Drug interactions between Aspirin Low Strength and Diovan HCT
|Aspirin Low Strength (aspirin)|
|Diovan HCT (hydrochlorothiazide/valsartan)|
Interactions between your drugs
Applies to: Aspirin Low Strength (aspirin) and Diovan HCT (hydrochlorothiazide / valsartan)
Talk to your doctor before using valsartan together with aspirin. Combining these medications may reduce the effects of valsartan in lowering blood pressure. In addition, these medications may affect your kidney function, especially when they are used together frequently or chronically.
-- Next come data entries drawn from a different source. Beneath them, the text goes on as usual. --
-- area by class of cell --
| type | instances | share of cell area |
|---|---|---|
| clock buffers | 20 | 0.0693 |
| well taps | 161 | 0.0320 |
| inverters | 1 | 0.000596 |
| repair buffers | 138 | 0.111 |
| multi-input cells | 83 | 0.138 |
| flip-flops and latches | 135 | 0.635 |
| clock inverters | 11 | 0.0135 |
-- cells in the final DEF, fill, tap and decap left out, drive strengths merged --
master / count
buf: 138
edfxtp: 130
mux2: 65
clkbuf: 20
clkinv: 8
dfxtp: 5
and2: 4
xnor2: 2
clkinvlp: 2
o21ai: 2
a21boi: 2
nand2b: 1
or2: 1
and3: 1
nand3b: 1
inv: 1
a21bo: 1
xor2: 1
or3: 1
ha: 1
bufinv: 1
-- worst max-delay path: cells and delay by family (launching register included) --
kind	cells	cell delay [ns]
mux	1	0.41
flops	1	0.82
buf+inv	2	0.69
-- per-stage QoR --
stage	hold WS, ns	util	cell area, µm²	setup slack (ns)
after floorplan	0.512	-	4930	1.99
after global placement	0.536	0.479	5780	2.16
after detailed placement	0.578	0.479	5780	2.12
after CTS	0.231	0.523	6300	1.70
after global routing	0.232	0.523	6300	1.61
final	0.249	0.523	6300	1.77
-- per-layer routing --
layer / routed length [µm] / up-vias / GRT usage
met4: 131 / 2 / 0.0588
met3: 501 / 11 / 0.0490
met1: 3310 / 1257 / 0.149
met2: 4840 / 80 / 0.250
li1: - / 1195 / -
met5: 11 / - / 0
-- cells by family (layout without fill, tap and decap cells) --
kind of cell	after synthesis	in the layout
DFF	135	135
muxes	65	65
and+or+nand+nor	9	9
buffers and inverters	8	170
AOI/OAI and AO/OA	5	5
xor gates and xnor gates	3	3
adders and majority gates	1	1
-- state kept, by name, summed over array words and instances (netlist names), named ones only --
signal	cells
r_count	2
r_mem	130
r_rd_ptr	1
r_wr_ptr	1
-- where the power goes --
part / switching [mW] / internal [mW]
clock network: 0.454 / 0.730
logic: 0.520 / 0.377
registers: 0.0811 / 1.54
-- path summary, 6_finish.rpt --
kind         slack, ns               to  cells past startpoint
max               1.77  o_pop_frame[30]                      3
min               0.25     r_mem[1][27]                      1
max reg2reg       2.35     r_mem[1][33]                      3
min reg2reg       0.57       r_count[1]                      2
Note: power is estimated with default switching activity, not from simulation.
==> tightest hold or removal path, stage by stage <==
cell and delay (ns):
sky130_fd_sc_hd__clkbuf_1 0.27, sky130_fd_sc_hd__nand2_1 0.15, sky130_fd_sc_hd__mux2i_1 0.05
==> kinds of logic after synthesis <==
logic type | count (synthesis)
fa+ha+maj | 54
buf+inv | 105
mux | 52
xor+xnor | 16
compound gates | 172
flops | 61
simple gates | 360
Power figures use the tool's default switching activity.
File: src/rtl/tdr_pkg.sv
// ----------------------------------------------------------------------------
// tdr_pkg
// Shared constants, types and helpers for the tube display refresh frame block.
// ----------------------------------------------------------------------------
package tdr_pkg;

    localparam int unsigned TUBE_COUNT      = 6;
    localparam int unsigned SLOT_W          = 3;
    localparam int unsigned DIGIT_W         = 4;
    localparam int unsigned CODE_W          = 10;
    localparam int unsigned VALUE_W         = 20;
    localparam int unsigned MASK_W          = 6;
    localparam int unsigned PERIOD_W        = 16;
    localparam int unsigned TIME_W          = 32;
    localparam int unsigned WORD_W          = 32;
    localparam int unsigned BYTE_W          = 8;
    localparam int unsigned BYTES_PER_FRAME = 8;
    localparam int unsigned BYTE_IDX_W      = 3;
    localparam int unsigned REG_IDX_W       = 3;
    localparam int unsigned CFG_DATA_W      = 20;
    localparam int unsigned QUEUE_DEPTH     = 2;
    localparam int unsigned QPTR_W          = 1;
    localparam int unsigned QCNT_W          = 2;

    // Register indexes
    localparam logic [REG_IDX_W-1:0] REG_DISPLAY_VALUE   = 3'd0;
    localparam logic [REG_IDX_W-1:0] REG_BLINK_MASK      = 3'd1;
    localparam logic [REG_IDX_W-1:0] REG_UPPER_DOTS      = 3'd2;
    localparam logic [REG_IDX_W-1:0] REG_LOWER_DOTS      = 3'd3;
    localparam logic [REG_IDX_W-1:0] REG_POWER_ENABLE    = 3'd4;
    localparam logic [REG_IDX_W-1:0] REG_BLINK_PERIOD_MS = 3'd5;

    localparam logic [PERIOD_W-1:0]   BLINK_PERIOD_RESET = 16'd300;
    localparam logic [WORD_W-1:0]     UPPER_DOT_BIT      = 32'h8000_0000;
    localparam logic [WORD_W-1:0]     LOWER_DOT_BIT      = 32'h4000_0000;
    localparam logic [SLOT_W-1:0]     LAST_SLOT          = SLOT_W'(TUBE_COUNT - 1);
    localparam logic [SLOT_W-1:0]     LAST_DIGIT_STEP    = SLOT_W'(TUBE_COUNT - 1);
    localparam logic [BYTE_IDX_W-1:0] LAST_BYTE          = BYTE_IDX_W'(BYTES_PER_FRAME - 1);

    // ceil(2^23 / 10): exact quotient by ten for any 20-bit value
    localparam logic [VALUE_W-1:0] RECIP_TEN   = 20'd838861;
    localparam int unsigned        RECIP_SHIFT = 23;

    typedef logic [TUBE_COUNT-1:0][DIGIT_W-1:0] t_digits;

    typedef struct packed {
        logic              powered;
        logic [WORD_W-1:0] word0;
        logic [WORD_W-1:0] word1;
    } t_frame;

    function automatic logic [CODE_W-1:0] one_hot_digit(input logic [DIGIT_W-1:0] digit);
        return CODE_W'(1) << digit;
    endfunction

endpackage
===== src/hdl/mlp_hidden_layer.sv =====
// Hidden layer: one lane per hidden neuron, each a constant dot product,
// bias, rounding and sigmoid over three pipeline stages.
// Depends on mlp_pkg.
module mlp_hidden_layer (
  input  logic                clk_i,
  input  mlp_pkg::pipe_en_t   en_i,
  input  mlp_pkg::feature_t   x_i [mlp_pkg::INPUT_COUNT],
  output mlp_pkg::act_t       h_o [mlp_pkg::HIDDEN_COUNT]
);

  logic signed [mlp_pkg::HPROD_W-1:0] prod_q [mlp_pkg::HIDDEN_COUNT][mlp_pkg::INPUT_COUNT];
  logic signed [mlp_pkg::HACC_W-1:0]  sum_d  [mlp_pkg::HIDDEN_COUNT];
  logic signed [mlp_pkg::HACC_W-1:0]  sum_q  [mlp_pkg::HIDDEN_COUNT];
  mlp_pkg::act_t                      h_q    [mlp_pkg::HIDDEN_COUNT];

  for (genvar gi = 0; gi < mlp_pkg::HIDDEN_COUNT; gi++) begin : g_lane
    for (genvar gj = 0; gj < mlp_pkg::INPUT_COUNT; gj++) begin : g_tap
      localparam logic signed [mlp_pkg::WEIGHT_W-1:0] W = mlp_pkg::hid_weight(gi, gj);

      always_ff @(posedge clk_i) begin
        if (en_i.prod) begin
          prod_q[gi][gj] <= mlp_pkg::HPROD_W'(x_i[gj] * W);
        end
      end
    end

    always_comb begin
      sum_d[gi] = mlp_pkg::hid_bias(gi);
      for (int j = 0; j < mlp_pkg::INPUT_COUNT; j++) begin
        sum_d[gi] = sum_d[gi] + mlp_pkg::HACC_W'(prod_q[gi][j]);
      end
    end

    always_ff @(posedge clk_i) begin
      if (en_i.sum) begin
        sum_q[gi] <= sum_d[gi];
      end
      if (en_i.act) begin
        h_q[gi] <= mlp_pkg::sigmoid_q16(mlp_pkg::round_sat_hid(sum_q[gi]));
      end
    end

    assign h_o[gi] = h_q[gi];
  end

endmodule
File: config.mk
export PLATFORM = sky130hd
export DESIGN_NAME = mlp_output_merge
export DESIGN_NICKNAME = d
export VERILOG_FILES = /design/src/hdl/mlp_pkg.sv /design/src/hdl/mlp_output_merge.sv
export SDC_FILE = /design/constraint.sdc
export NUM_CORES = 1
export LEC_CHECK = 0
export BUFFER_PORTS_ARGS = -buffer_cell sky130_fd_sc_hd__buf_2
export CAP_MARGIN = 30
export CORE_MARGIN = 3
export CORE_UTILIZATION = 35
export CTS_CLUSTER_DIAMETER = 120
export CTS_CLUSTER_SIZE = 30
export DETAILED_ROUTE_END_ITERATION = 16
export GPL_ROUTABILITY_DRIVEN = 0
export PLACE_DENSITY = 0.58
export SYNTH_ARGS = -nofsm -noshare
export SYNTH_HDL_FRONTEND = slang
export SYNTH_SLANG_ARGS = --single-unit
File: constraint.sdc
create_clock -name clk_i -period 14.3 [get_ports clk_i]
set_input_delay 3.575 -clock clk_i [delete_from_list [all_inputs] [get_ports clk_i]]
set_output_delay 3.575 -clock clk_i [all_outputs]
set_load 0.02 [all_outputs]
File: src/hdl/mlp_pkg.sv
// Package for the 5-5-1 sigmoid perceptron: widths, fixed weights and biases,
// pipeline stage map, the per-layer rounding functions and the shared sigmoid.
// Depends on nothing; every other file of the block uses it.
package mlp_pkg;

  localparam int INPUT_COUNT    = 5;
  localparam int HIDDEN_COUNT   = 5;
  localparam int FEATURE_FIELDS = 5;

  localparam int FEAT_W   = 16;
  localparam int ACT_W    = 16;
  localparam int WEIGHT_W = 15;

  // Hidden layer: signed Q8.24 products and their sum with the bias.
  localparam int HPROD_W = FEAT_W + WEIGHT_W;
  localparam int HACC_W  = HPROD_W + $clog2(INPUT_COUNT + 1) + 1;

  // Output layer: unsigned Q4.28 products and their sum with the bias.
  localparam int OPROD_W = ACT_W + WEIGHT_W;
  localparam int OACC_W  = OPROD_W + $clog2(HIDDEN_COUNT + 1) + 1;

  // Pipeline stages, in order from input to output register.
  localparam int STG_HPROD = 0;
  localparam int STG_HSUM  = 1;
  localparam int STG_HACT  = 2;
  localparam int STG_OPROD = 3;
  localparam int STG_OSUM  = 4;
  localparam int STG_OACT  = 5;
  localparam int NSTAGE    = 6;

  typedef logic signed [FEAT_W-1:0] feature_t;
  typedef logic        [ACT_W-1:0]  act_t;

  // Load enables for the three stages of one layer.
  typedef struct packed {
    logic prod;
    logic sum;
    logic act;
  } pipe_en_t;

  // Q4.12 code of k/10, rounded to nearest.
  function automatic int tenth_q12(int k);
    return (k * 4096 + 5) / 10;
  endfunction

  function automatic logic signed [WEIGHT_W-1:0] hid_weight(int i, int j);
    return WEIGHT_W'(tenth_q12(i + j + 1));
  endfunction

  function automatic logic signed [HACC_W-1:0] hid_bias(int i);
    return HACC_W'(tenth_q12(i + 1) * 4096);
  endfunction

  function automatic logic [WEIGHT_W-1:0] out_weight(int i);
    return WEIGHT_W'(tenth_q12(i + 1));
  endfunction

  function automatic logic [OACC_W-1:0] out_bias();
    return OACC_W'(tenth_q12(1)) << 16;
  endfunction

  // Q8.24 to Q4.12, half rounds upwards, saturated to 16 bits signed.
  function automatic feature_t round_sat_hid(logic signed [HACC_W-1:0] v);
    logic signed [HACC_W-1:0] r;
    r = (v + HACC_W'(2048)) >>> 12;
    if (r > HACC_W'(32767)) begin
      return 16'sh7FFF;
    end else if (r < -HACC_W'(32768)) begin
      return 16'sh8000;
    end else begin
      return r[FEAT_W-1:0];
    end
  endfunction

  // Q4.28 to Q4.12; the sum is never negative, so only the top needs a clamp.
  function automatic feature_t round_sat_out(logic [OACC_W-1:0] v);
    logic [OACC_W-1:0] r;
    r = (v + OACC_W'(32768)) >> 16;
    if (r > OACC_W'(32767)) begin
      return 16'sh7FFF;
    end else begin
      return r[FEAT_W-1:0];
    end
  endfunction

  // Piecewise-linear sigmoid, Q4.12 in, Q0.16 out, full scale reads as 65535.
  function automatic act_t sigmoid_q16(feature_t x);
    logic [FEAT_W:0] a;
    logic [FEAT_W:0] y;
    a = x[FEAT_W-1] ? (FEAT_W + 1)'(-$signed({x[FEAT_W-1], x})) : {1'b0, x};
    priority if (a >= 17'd20480) begin
      y = 17'd65536;
    end else if (a >= 17'd9728) begin
      y = (a >> 1) + 17'd55296;
    end else if (a >= 17'd4096) begin
      y = (a << 1) + 17'd40960;
    end else begin
      y = (a << 2) + 17'd32768;
    end
    if (x[FEAT_W-1]) begin
      y = 17'd65536 - y;
    end
    if (y[FEAT_W]) begin
      return 16'hFFFF;
    end else begin
      return y[ACT_W-1:0];
    end
  endfunction

endpackage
You are more likely to develop impaired kidney function during treatment with these medications if you are also using a diuretic ("water pill") or if you are elderly or have preexisting kidney disease. You may need a dose adjustment or more frequent monitoring by your doctor to safely use both medications. Contact your doctor if you experience signs and symptoms that may suggest kidney damage such as nausea, vomiting, loss of appetite, increased or decreased urination, sudden weight gain or weight loss, fluid retention, swelling, shortness of breath, muscle cramps, tiredness, weakness, dizziness, confusion, and irregular heart rhythm. It is important to tell your doctor about all other medications you use, including vitamins and herbs. Do not stop using any medications without first talking to your doctor.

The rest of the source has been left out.